Disclaimer The opinions expressed herein are my own personal opinions and do not represent my employer's view in any way.
Me either. See here in the C# Language Reference. This means you can overload the operators for your classes. The example on MSDN talks about classes that have a true, false, or null (neither true nor false) state. You could also create a type that can be both true and false.
Overloading operators can lead to code that is difficult to read. You should only overload operators when it makes sense to do it. If it is unclear what “if (myType)” means, don’t overload the operators.

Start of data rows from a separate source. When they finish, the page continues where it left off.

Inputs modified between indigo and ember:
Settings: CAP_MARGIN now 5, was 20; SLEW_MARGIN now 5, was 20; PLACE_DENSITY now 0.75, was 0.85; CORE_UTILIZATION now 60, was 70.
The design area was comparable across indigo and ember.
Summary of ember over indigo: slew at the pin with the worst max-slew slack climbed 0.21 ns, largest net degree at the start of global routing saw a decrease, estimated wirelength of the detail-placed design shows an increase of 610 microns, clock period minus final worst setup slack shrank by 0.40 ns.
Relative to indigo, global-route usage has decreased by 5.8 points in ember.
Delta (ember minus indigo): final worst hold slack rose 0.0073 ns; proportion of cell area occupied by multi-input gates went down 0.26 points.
From an optimization exercise on the open Yosys and OpenROAD flow, aimed at small area; shortcuts taken in it are not production practice. Function was checked by simulation only, so behaviour that the tests miss may differ from the original. No activity file was given, so power comes from the tool's default toggle rates.

sierra:
// udp_echo_top
module udp_echo_top (
    input  logic                     clk,
    input  logic                     rst,
    input  logic                     i_hdr_valid,
    input  udp_proto_pkg::ip_addr_t  i_src_ip,
    input  udp_proto_pkg::udp_port_t i_src_port,
    input  udp_proto_pkg::udp_port_t i_dst_port,
    input  udp_proto_pkg::udp_len_t  i_length,
    input  logic                     i_pay_valid,
    input  logic [7:0]               i_pay_data,
    input  logic                     i_pay_last,
    input  logic                     i_hdr_ready,
    input  logic                     i_pay_ready,
    output logic                     o_hdr_valid,
    output udp_proto_pkg::ip_addr_t  o_dst_ip,
    output udp_proto_pkg::udp_port_t o_src_port,
    output udp_proto_pkg::udp_port_t o_dst_port,
    output udp_proto_pkg::udp_len_t  o_length,
    output logic                     o_pay_valid,
    output logic [7:0]               o_pay_data,
    output logic                     o_pay_last
);
For scale: roughly 1,500 cells after synthesis, roughly 800 flip-flops, about 190 I/O pins.
clock: 8.0 ns
lec_check: 0
cap_margin: 20
core_margin: 2
core_utilization: 60
cts_buf_list: sky130_fd_sc_hd__clkbuf_8
cts_cluster_diameter: 70
cts_cluster_size: 15
slew_margin: 20
synth_hierarchical: 1
run.sh (not shown) runs the stock make flow with config.mk's settings and CLKGATE_MAP_FILE= SYNTH_SCRIPT=/design/flow/synth_recipe.tcl, a recipe that flattens the netlist after the stock synthesis.
## Diff of input files: onyx against sierra
- removing CTS_CLUSTER_SIZE (formerly 15)
- removing CTS_CLUSTER_DIAMETER (formerly 70)
- removing CTS_BUF_LIST (formerly sky130_fd_sc_hd__clkbuf_8)
==> flow/flow/run.sh (new file) <==
#!/bin/bash
# Standard ORFS layout with two changes: the port buffers are the smallest
# plain buffer (buf_1) and CTS builds larger sink clusters without dummy loads.
set -euo pipefail
cd "$(dirname "$0")/.."
export BUFFER_PORTS_ARGS="-buffer_cell sky130_fd_sc_hd__buf_1"
export CTS_ARGS="-sink_clustering_enable -repair_clock_nets -sink_clustering_size 15 -sink_clustering_max_diameter 70 -buf_list sky130_fd_sc_hd__clkbuf_8 -dont_use_dummy_load"
bash standard.sh > standard_make.log 2>&1
==> flow/standard.sh (new file) <==
#!/bin/bash
# synth_recipe.tcl (not shown) runs the flow's synth.tcl, then flattens the netlist and writes it again
# the make line also repeats each setting of config.mk as NAME=value (left out here)
make -C /OpenROAD-flow-scripts/flow DESIGN_CONFIG=/design/flow/config.mk WORK_HOME=/design/flow/orfs CLKGATE_MAP_FILE= SYNTH_SCRIPT=/design/flow/synth_recipe.tcl "${@:-finish}"
removed: flow/run.sh
Findings:
- In summary, onyx completed successfully, with a layout that passed the timing, design-rule and antenna checks.
- sierra went all the way through the flow, and no timing, DRC or antenna check failed.
- Die area: onyx vs sierra identical
- onyx vs sierra — fmax climbed by a few percent
- Delta (onyx minus sierra): area of the multi-input gates stayed essentially flat; overall power consumption has decreased.
- Comparing sierra and onyx, amount of wire on met2 after detailed routing is higher on onyx.
- Relative to sierra, the non-clock buffer contribution to total cell area of onyx is lower by 3.1 points.
- When the final numbers for sierra and onyx were put side by side, the cell depth of the worst flop-to-flop path turned out to be smaller in onyx.
- Final-layout clock buffer total, sierra and onyx: lower on onyx
- The core of onyx is less densely filled than that of sierra.
- For onyx, the uppermost signal routing layer after detailed routing was met5, unlike sierra, where it was met4.
- ~same net count of the finished layout in sierra and onyx
Source: an optimization exercise on an open RTL-to-GDS flow (aim: small area). Production flows keep margins and buffers that such runs may drop.
The RTL was checked by simulation tests, not by an equivalence proof against the original design.
Power figures rest on the tool's default switching activity, not on a simulated workload.

### flow/design.v
package uart_cmd_pkg;
    localparam int CLK_FREQ     = 50_000_000;
    localparam int BAUD_RATE    = 3_125_000;
    localparam int CLKS_PER_BIT = CLK_FREQ / BAUD_RATE;     
    localparam int PAYLOAD_BITS = 8;
    localparam int ADDR_BITS    = 7;
    localparam int MEM_DEPTH    = 1 << ADDR_BITS;
    localparam int CLK_CNT_BITS = $clog2(CLKS_PER_BIT);
    localparam int BIT_CNT_BITS = $clog2(PAYLOAD_BITS);
    typedef logic [PAYLOAD_BITS-1:0] byte_t;
    typedef logic [ADDR_BITS-1:0]    addr_t;
    typedef enum logic {
        OP_READ  = 1'b0,
        OP_WRITE = 1'b1
    } opcode_e;
    typedef enum logic [2:0] {
        RX_IDLE, RX_START, RX_DATA, RX_PARITY, RX_STOP
    } rx_state_e;
    typedef enum logic [2:0] {
        TX_IDLE, TX_START, TX_DATA, TX_PARITY, TX_STOP
    } tx_state_e;
endpackage
`timescale 1ns/1ps
module uart_cmd_slave (
    input  logic clk,
    input  logic rst_n,
    input  logic rx,
    output logic tx
);
    localparam logic [3:0] RS_IDLE  = 4'd13;
    localparam logic [3:0] RS_START = 4'd8;
    localparam logic [3:0] RS_STOP  = 4'd14;
    logic [3:0] rs;
    logic [3:0] rclk;
    logic       byte_valid;
    logic [7:0] rx_byte;
    logic       r_tick;
    logic       r_last;
    assign r_tick = rclk == 4'd15;
    assign r_last = rs == 4'd0 && r_tick;      
    always_ff @(posedge clk or negedge rst_n) begin
        if (!rst_n) begin
            rs         <= RS_IDLE;
            rclk       <= '0;
            byte_valid <= 1'b0;
        end else begin
            byte_valid <= 1'b0;
            rclk       <= rclk + 1'b1;
            if (rs == RS_IDLE) begin
                rclk <= '0;
                if (!rx) rs <= RS_START;
            end else if (rs == RS_START) begin
                if (rclk == 4'd7) begin
                    rclk <= '0;
                    rs   <= rx ? RS_IDLE : 4'd7;
                end
            end else if (r_tick) begin
                rs <= rs - 1'b1;
                if (rs == RS_STOP) byte_valid <= 1'b1;
            end
        end
    end
    always_ff @(posedge clk) begin
        if (!rs[3] && r_tick) rx_byte <= {rx_byte[6:0], rx};
    end
    logic data_pending;
    logic rd_cmd;
    logic wr_cmd;
    logic rd_valid;
    always_ff @(posedge clk or negedge rst_n) begin
        if (!rst_n) begin
            data_pending <= 1'b0;
            rd_cmd       <= 1'b0;
            wr_cmd       <= 1'b0;
            rd_valid     <= 1'b0;
        end else begin
            rd_cmd   <= byte_valid && !data_pending && !rx_byte[7];
            wr_cmd   <= byte_valid && data_pending;
            rd_valid <= rd_cmd;
            if (byte_valid) data_pending <= !data_pending && rx_byte[7];
        end
    end
    logic [6:0] addr;
    always_ff @(posedge clk) begin
        if (r_last && !data_pending) addr <= {rx_byte[5:0], rx};
    end
    logic [6:0] ph;
    logic [6:0] naddr;
    logic       wp;           
    logic       m32, m64, m128;
    logic [1:0] sel32;
    logic       sel64;
    logic [7:0] cap;          
    logic       cap_en;
    assign naddr  = ~addr;
    assign m32    = ph[4:0] == naddr[4:0];
    assign m64    = m32 && ph[5] == naddr[5];
    assign m128   = m64 && ph[6] == naddr[6];
    assign sel32  = naddr[6:5] - ph[6:5];
    assign sel64  = naddr[6] ^ ph[6];
    assign cap_en = !wr_cmd && !wp;
    always_ff @(posedge clk) begin
        ph <= ph + 1'b1;
    end
    always_ff @(posedge clk) begin
        if (wr_cmd) wp <= 1'b1;
        else if (m128) wp <= 1'b0;
    end
    for (genvar k = 0; k < 8; k++) begin : g_ring
        logic [127:0] ring;
        logic         t;       
        logic         m;       
        logic         c;
        always_ff @(posedge clk) begin
            ring <= {ring[126:0], (wp && m128) ? cap[k] : ring[127]};
        end
        if (k == 7) begin : g_t4
            always_comb begin
                case (sel32)
                    2'd0:    t = ring[127];
                    2'd1:    t = ring[95];
                    2'd2:    t = ring[63];
                    default: t = ring[31];
                endcase
            end
            assign m = m32;
        end else if (k >= 3) begin : g_t2
            assign t = sel64 ? ring[63] : ring[127];
            assign m = m64;
        end else begin : g_t1
            assign t = ring[127];
            assign m = m128;
        end
        always_ff @(posedge clk) begin
            if (byte_valid && data_pending) c <= rx_byte[k];
            else if (cap_en && m) c <= t;
        end
        assign cap[k] = c;
    end
    localparam logic [3:0] TS_IDLE = 4'd12;
    logic [3:0] ts;
    logic [3:0] tclk;
    logic       t_end;
    logic       par;
    assign t_end = tclk == 4'd15;
    always_ff @(posedge clk or negedge rst_n) begin
        if (!rst_n) begin
            ts   <= TS_IDLE;
            tclk <= '0;
            tx   <= 1'b1;
        end else begin
            tclk <= tclk + 1'b1;
            if (ts == TS_IDLE) begin
                tclk <= '0;
                if (rd_valid) begin
                    tx <= 1'b0;
                    ts <= 4'd7;
                end
            end else if (t_end) begin
                ts <= ts - 1'b1;
                if (!ts[3])           tx <= cap[ts[2:0]];
                else if (ts == 4'd15) tx <= par;
                else                  tx <= 1'b1;
            end
        end
    end
    always_ff @(posedge clk) begin
        if (ts == TS_IDLE) par <= 1'b0;
        else if (t_end && !ts[3]) par <= par ^ cap[ts[2:0]];
    end
endmodule
### flow/flow/run.sh
#!/bin/bash
# Standard layout, with the clock tree built from clkbuf_8 buffers in clusters of at
# most 16 sinks and no dummy loads.
set -euo pipefail
bash standard.sh finish \
  "CTS_ARGS=-sink_clustering_enable -repair_clock_nets -dont_use_dummy_load -buf_list sky130_fd_sc_hd__clkbuf_8 -sink_clustering_size 16 -sink_clustering_max_diameter 50" \
  > make_finish.log 2>&1
### flow/standard.sh
#!/bin/bash
# synth_recipe.tcl (not shown) runs the flow's synth.tcl, then flattens the netlist and writes it again
# the make line also repeats each setting of config.mk as NAME=value (left out here)
make -C /OpenROAD-flow-scripts/flow DESIGN_CONFIG=/design/flow/config.mk WORK_HOME=/design/flow/orfs CLKGATE_MAP_FILE= SYNTH_SCRIPT=/design/flow/synth_recipe.tcl "${@:-finish}"
### flow/config.mk
export PLATFORM = sky130hd
export DESIGN_NAME = uart_cmd_slave
export DESIGN_NICKNAME = uart_cmd_slave
export VERILOG_FILES = /design/flow/design.v
export SDC_FILE = /design/flow/constraint.sdc
export NUM_CORES = 4
export LEC_CHECK = 0
export CAP_MARGIN = 20
export CORE_MARGIN = 2
export CORE_UTILIZATION = 40
export SLEW_MARGIN = 20
### flow/constraint.sdc
create_clock -name core_clock -period 20.0 [get_ports {clk}]
set_input_delay 4.0000 -clock core_clock [delete_from_list [all_inputs] [get_ports {clk}]]
set_output_delay 4.0000 -clock core_clock [all_outputs]
set_load 0.01 [all_outputs]
==> results of run 1 <==
==> logic make-up (layout without fill, tap and decap cells) <==
kind of cell               after synthesis  in the layout
AOI/OAI and AO/OA                       29             29
xor gates and xnor gates                17             17
adders and majority gates               10             10
buffers and inverters                   16             93
DFF                                   1078           1078
muxes                                   24             24
and+or+nand+nor                         64             64
==> through the flow <==
| stage | power, W | worst slack, ns | hold slack [ns] | cells |
|---|---|---|---|---|
| 2_1_floorplan | 0.00226 | 15.47 | 0.310 | 1238 |
| 3_3_place_gp | 0.00227 | 14.77 | 0.311 | 1998 |
| 3_5_place_dp | 0.00227 | 14.69 | 0.312 | 1998 |
| 6_report | 0.00317 | 14.16 | 0.264 | 2080 |
| 5_1_grt | 0.00331 | 14.05 | 0.263 | 2080 |
| 4_1_cts | 0.00322 | 14.05 | 0.259 | 2080 |
==> final timing paths <==
check | start | endpoint | slack (ns) | cells after the start
worst max-delay path | tx | tx | 14.16 | 1
worst min-delay path | g_ring[7].ring[0] | g_ring[7].ring[1] | 0.26 | 0
worst max register to register | rclk[0] | addr[2] | 17.68 | 5
worst min register to register | g_ring[7].ring[0] | g_ring[7].ring[1] | 0.26 | 0
max in group asynchronous | rst_n | tclk[0] | 16.25 | 1
min in group asynchronous | rst_n | byte_valid | 3.31 | 1
==> cell usage in the layout, fill, tap and decap left out, drive strengths merged, types with 2 or more instances in the layout <==
cell type and n:
a21oi 11, ha 10, dfxtp 1033, inv 8, and3 7, edfxtp 23
mux4 3, o21ai 7, xnor2 13, nor2 18, dfrtp 16, nand2 11
nand4 3, xor2 4, o41ai 2, and2 3, nand3 10, dfstp 6
mux2 12, nor4 2, clkdlybuf4s50 2, mux2i 9, nor3 3, clkbuf 82
==> power breakdown <==
part	leakage [nW]	switching, W	internal [W]	total (W)
sequential	8.78	0.0000131	0.00216	0.00218
clock	0.590	0.000580	0.000368	0.000948
combinational	0.513	0.0000274	0.0000208	0.0000482
total	9.89	0.000621	0.00255	0.00317
==> sequential cells by signal, summed over array words and instances (netlist names) <==
register      cells
wr_cmd            1
g_ring.c          8
g_ring.ring    1024
rx_byte           8
ts                4
rclk              4
rd_valid          1
ph                7
rs                4
data_pending      1
wp                1
rd_cmd            1
tx                1
tclk              4
byte_valid        1
addr              7
par               1
==> layout make-up <==
class                           instances  area [sq um]
Multi-Input combinational cell        144          1140
Inverter                                8          30.0
Tap cell                              765           957
Fill cell                            5040         32300
Sequential cell                      1078         21900
Timing Repair Buffer                    3          25.0
Clock buffer                           82          1130
==> routing by layer <==
| layer | GRT usage | vias up |
|---|---|---|
| met3 | 0.0279 | 71 |
| met5 | 0 | - |
| met2 | 0.103 | 106 |
| li1 | - | 4008 |
| met4 | 0.0438 | 0 |
| met1 | 0.125 | 3758 |
==> results.tsv, run 1 <==
stage	metric	value	unit
floorplan	core.rowCount	88	
sta	hold_violations	0	
flow_run	timing.max_cap.violations	0	
critical_path	crit_fanout	2	
critical_path	cp.arrival	1.84	ns
floorplan	ios	4	
critical_path	path_cells	clkdlybuf4s50_1	
clock_tree	clk_root_buf	clkbuf_8	
pwr	leakage	9.89	nW
routing	wire_per_inst	11.2	um
logic_synthesis	number_of_flops_mapped_to_enable_cells_by_yosys	23	
critical_path	cp.buffers_inverters	1	
sta	clock-skew-final	0.0863	ns
clock_tree	clock_insertion_delay_worst_skew	0.68	ns
routing	drc	0	
clock_tree	clock_slew_at_reported_path_ffs	0.09	ns
logic_synthesis	seq_area_frac_synth	0.947	
logic_synthesis	netlist_top_cells_area	dfxtp_1 (89%), edfxtp_1 (3.0%), dfrtp_1 (1.7%), dfstp_2 (0.68%), mux2_4 (0.58%)	
logic_synthesis	synth_flop_cell	dfxtp_1	
global_routing	grt_remaining_overflow	0	
critical_path	timing.setup.critical_path_class	flop to output pin	
clock_tree	post_cts.resized_instances	0	
clock_tree	cts_setup_buffers	0	
clock_tree	cts.sinks	1078	
clock_tree	max-clock-path-buffers	3	
routing	drt_iter0_drc	373	
routing	topRoutingLayerUsed	met4	
routing	drtPass1Iterations	4	
global_routing	pin_count_of_the_biggest_net_entering_global_routing	23	
sta	max_slew.worst_pin.slew	0.715	ns
run_status	run_status	finished clean	
clock_tree	h-tree-depth	3	
placement	place_hpwl	11.7	mm
finish	antennaDiodeCount	0	
critical_path	cpPeakStageDelay	0.63	ns
placement	numPortBuffers	3	
critical_path	critPathSlowestCell	clkdlybuf4s50_1	
logic_synthesis	syn_inst	1238	
logic_synthesis	yosysMostFrequentCell	dfxtp_1	
floorplan	fp.dieArea	59800	sq um
sta	slew_viol_final	0	
placement	dpl_cell_area	24100	sq um
sta	worst_slew_margin_rel	0.521	
routing	drt-vias-per-instance	3.82	
logic_synthesis	synthMuxAreaShare	0.0141	
logic_synthesis	synth-compound-area-share	0.00805	
logic_synthesis	netlist-cell-type-count	45	
finish	areaGrowthSynthToFinish	8.91	%
pwr	vdd_drop_max	82.3	uV
critical_path	crit_required	16.00	ns
sta	final.min_clock_period	5.84	ns
sta	finalCritPeriodShare	0.292	
placement	place_congestion	0.701	
logic_synthesis	synth-xor-area-share	0.00757	
sta	rsz_0062_raised_after_global_routing	false	
clock_tree	cts_hold_repair.buffers	0	
critical_path	worst_setup_path_start_kind	flop	
routing	routed-wl-met2	8.43	mm
logic_synthesis	main_combinational_cell_family_by_area_after_synthesis	simple AND/OR/NAND/NOR gates	
sta	maximum_clock_frequency	171	MHz
sta	setup_violations	0	
logic_synthesis	synthDominantCellAreaShare	0.893	
logic_synthesis	syn_area_per_cell	18.7	sq um
routing	drt.antenna.violating_nets	0	
floorplan	chipWidth	245	um
global_routing	global_route.usage.total	0.0832	
logic_synthesis	synth_async_sr_flop_share	0.0204	
routing	wl_met3	1.02	mm
floorplan	core_area	57500	sq um
pwr	power-per-cell-area	126	nW/um^2
logic_synthesis	synth.cells.most_frequent	dfxtp_1 (1,033), edfxtp_1 (23), nor2_1 (18)	
routing	route.layer.met1.wl	13.1	mm
finish	number_of_nets_in_the_final_layout	1330	
global_routing	antenna_found_initial	0	
global_routing	grt_first_pass_wirelength	40.4	mm
floorplan	fp.dieH	245	um
min_path	min_path_type	flop to flop	
logic_synthesis	synth-simple-area-share	0.0141	
global_routing	via_count_of_the_first_global_routing_pass	8198	
clock_tree	cts-buffers-inserted	82	
logic_synthesis	synth-seq-cells	1078	
routing	finalWirelength	23.4	mm
critical_path	end_kind	output pin	
finish	drive_above_1_share	0.0829	
logic_synthesis	synth.net_count	1251	
logic_synthesis	mappedNetlistArea	23100	sq um
critical_path	crit_family	buffers and inverters	
clock_tree	tritoncts_clock_tree	yes	
floorplan	start_util	0.403	
logic_synthesis	yosysTopAreaCell	dfxtp_1	
sta	fin_setup_tns	0	ns
finish	final_design_area_no_fill	25200	sq um
logic_synthesis	yosys.area_share.adder	0.00541	
finish	finalCoreUtilization	0.439	
routing	vias	7943	
logic_synthesis	yosys_warnings	1
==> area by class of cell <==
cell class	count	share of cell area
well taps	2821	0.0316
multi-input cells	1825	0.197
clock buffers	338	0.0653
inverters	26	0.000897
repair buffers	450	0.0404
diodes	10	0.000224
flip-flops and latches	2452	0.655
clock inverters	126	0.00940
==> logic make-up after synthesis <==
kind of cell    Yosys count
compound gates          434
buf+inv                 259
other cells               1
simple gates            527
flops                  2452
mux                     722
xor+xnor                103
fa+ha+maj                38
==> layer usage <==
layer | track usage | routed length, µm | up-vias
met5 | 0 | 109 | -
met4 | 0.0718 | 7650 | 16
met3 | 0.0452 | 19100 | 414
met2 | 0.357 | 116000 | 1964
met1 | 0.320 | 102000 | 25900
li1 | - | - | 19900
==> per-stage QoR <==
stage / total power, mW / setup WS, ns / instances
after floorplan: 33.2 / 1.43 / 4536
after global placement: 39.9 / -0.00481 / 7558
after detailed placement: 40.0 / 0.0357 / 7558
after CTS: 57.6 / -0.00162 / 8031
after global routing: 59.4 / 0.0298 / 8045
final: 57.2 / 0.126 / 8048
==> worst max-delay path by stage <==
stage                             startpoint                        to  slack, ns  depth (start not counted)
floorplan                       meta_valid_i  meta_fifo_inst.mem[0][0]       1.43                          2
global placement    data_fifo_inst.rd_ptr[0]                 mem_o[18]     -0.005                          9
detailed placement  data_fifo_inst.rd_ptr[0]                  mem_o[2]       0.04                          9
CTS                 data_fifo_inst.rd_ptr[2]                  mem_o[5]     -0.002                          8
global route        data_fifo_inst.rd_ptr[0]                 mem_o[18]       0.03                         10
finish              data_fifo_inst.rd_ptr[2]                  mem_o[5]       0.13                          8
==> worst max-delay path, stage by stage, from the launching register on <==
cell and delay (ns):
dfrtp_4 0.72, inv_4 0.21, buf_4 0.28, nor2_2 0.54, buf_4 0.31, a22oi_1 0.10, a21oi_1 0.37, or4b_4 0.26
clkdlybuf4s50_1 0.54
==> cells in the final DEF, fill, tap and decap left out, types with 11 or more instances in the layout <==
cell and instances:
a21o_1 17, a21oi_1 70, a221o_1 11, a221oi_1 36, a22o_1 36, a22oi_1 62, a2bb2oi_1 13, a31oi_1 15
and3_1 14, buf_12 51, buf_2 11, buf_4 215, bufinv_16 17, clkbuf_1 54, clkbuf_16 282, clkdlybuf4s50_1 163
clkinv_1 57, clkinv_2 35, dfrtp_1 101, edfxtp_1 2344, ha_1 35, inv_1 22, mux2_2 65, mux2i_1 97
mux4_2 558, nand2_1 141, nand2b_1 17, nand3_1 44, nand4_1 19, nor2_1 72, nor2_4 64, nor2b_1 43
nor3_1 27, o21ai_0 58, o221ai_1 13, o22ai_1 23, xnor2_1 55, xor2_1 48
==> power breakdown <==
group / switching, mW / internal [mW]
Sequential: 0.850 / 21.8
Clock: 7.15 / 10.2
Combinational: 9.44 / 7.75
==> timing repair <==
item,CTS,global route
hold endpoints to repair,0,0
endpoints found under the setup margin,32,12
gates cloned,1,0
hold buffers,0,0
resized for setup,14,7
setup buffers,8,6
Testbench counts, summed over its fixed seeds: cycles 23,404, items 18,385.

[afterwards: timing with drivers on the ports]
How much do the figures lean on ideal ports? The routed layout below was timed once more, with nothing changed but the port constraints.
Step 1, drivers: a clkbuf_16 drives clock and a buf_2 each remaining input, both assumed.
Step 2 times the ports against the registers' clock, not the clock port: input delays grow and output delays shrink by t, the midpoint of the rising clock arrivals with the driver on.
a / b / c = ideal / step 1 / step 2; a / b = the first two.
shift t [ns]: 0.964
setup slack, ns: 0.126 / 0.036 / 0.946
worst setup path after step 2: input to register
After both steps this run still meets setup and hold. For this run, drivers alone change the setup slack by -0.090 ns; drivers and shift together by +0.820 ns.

I wrote a small rules engine for a company a while back and this would have been helpful. Supplemental rules were implemented as separate classes so that they could be dynamically strung together in different orders as the business logic changed.
Here’s a contrived sample using the true/false operators:
public class Customer { public string CustomerName { get; set; } public string EmailAddress { get; set; } public decimal OutstandingBalance { get; set; } } public class CustomerIsGoodRule { public CustomerIsGoodRule(Customer customer) { this.Customer = customer; } Customer Customer { get; set; } public static bool operator true(CustomerIsGoodRule theCustomer) { return (theCustomer.Customer.OutstandingBalance <= 0); } public static bool operator false(CustomerIsGoodRule theCustomer) { return (theCustomer.Customer.OutstandingBalance > 0); } } class Program { static void Main(string[] args) { Customer c = new Customer(); c.CustomerName = "Joanne Doe"; c.EmailAddress = "joannedoe@mailinator.com"; c.OutstandingBalance = 25; CustomerIsGoodRule cigr = new CustomerIsGoodRule(c); if (cigr) { SendNewCatalog(); } else { SendNewStatement(); } } }
One thing to keep in mind is that if you provide a definition for true, you must also provide one for false. Also notice that the logical negation operator (!) was not overriden, so a statement like if (!cigr) fails to compile.